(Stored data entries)
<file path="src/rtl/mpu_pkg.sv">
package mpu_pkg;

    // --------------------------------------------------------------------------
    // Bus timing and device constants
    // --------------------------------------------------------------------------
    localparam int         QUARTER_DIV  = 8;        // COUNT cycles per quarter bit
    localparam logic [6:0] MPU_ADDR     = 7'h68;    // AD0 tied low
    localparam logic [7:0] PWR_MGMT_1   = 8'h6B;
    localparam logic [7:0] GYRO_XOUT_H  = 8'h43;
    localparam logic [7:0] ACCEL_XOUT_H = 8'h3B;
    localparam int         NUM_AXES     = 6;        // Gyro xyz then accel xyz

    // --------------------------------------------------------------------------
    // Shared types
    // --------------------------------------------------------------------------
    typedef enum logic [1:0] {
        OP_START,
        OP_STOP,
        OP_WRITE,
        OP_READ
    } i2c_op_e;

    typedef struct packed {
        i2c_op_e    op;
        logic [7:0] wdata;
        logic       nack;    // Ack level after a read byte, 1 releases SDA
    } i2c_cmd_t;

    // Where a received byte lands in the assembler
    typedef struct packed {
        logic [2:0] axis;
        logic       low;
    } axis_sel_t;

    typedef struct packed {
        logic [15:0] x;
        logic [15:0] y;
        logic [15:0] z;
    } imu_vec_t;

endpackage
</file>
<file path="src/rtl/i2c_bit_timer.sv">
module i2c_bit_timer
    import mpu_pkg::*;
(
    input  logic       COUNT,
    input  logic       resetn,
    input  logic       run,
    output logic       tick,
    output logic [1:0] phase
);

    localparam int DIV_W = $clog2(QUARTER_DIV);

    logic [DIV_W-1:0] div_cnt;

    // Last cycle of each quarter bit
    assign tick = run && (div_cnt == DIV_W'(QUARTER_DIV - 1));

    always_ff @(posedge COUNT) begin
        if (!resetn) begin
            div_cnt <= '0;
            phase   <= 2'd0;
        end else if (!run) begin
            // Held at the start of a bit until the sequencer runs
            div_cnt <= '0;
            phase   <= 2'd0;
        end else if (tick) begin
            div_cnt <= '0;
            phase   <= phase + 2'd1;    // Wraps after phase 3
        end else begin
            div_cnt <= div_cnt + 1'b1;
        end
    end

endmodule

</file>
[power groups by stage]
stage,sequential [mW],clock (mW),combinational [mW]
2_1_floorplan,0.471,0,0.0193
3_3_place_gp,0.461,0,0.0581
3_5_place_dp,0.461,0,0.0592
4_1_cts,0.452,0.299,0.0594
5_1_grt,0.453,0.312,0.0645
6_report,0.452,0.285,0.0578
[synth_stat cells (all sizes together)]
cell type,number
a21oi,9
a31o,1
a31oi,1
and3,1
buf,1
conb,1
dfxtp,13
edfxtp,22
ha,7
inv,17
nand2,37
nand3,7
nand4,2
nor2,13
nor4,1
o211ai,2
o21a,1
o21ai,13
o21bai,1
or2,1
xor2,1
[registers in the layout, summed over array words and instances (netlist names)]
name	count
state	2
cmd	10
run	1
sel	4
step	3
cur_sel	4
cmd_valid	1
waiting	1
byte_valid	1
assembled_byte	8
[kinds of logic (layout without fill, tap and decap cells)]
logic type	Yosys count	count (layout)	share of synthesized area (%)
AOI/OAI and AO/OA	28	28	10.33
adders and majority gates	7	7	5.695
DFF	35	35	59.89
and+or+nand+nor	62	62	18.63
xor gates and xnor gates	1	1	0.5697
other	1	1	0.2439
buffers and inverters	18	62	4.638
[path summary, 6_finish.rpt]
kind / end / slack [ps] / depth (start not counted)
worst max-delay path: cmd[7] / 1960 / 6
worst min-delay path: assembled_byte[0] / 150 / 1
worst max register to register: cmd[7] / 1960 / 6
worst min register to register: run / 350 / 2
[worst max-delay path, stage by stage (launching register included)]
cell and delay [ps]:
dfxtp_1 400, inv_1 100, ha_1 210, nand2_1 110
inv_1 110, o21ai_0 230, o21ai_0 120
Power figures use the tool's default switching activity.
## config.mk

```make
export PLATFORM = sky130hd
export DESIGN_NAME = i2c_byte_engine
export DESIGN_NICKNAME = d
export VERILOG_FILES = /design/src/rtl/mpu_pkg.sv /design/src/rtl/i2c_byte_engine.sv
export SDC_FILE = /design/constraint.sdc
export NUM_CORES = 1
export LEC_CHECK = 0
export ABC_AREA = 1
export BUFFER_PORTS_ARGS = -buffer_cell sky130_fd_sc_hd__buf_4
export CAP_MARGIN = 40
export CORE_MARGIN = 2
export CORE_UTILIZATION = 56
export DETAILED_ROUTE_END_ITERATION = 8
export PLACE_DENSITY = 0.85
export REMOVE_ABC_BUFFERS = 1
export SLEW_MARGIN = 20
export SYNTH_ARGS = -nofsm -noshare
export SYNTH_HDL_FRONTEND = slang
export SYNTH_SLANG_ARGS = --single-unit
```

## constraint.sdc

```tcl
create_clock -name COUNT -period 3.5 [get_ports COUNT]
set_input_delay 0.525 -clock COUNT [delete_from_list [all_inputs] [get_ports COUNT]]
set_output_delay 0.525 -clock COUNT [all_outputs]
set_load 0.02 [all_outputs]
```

▸ **Exercise details**: Copy all lines from the entries that contain the word "cells".

▸ **Result of this task**:
[synth_stat cells (all sizes together)]
[kinds of logic (layout without fill, tap and decap cells)]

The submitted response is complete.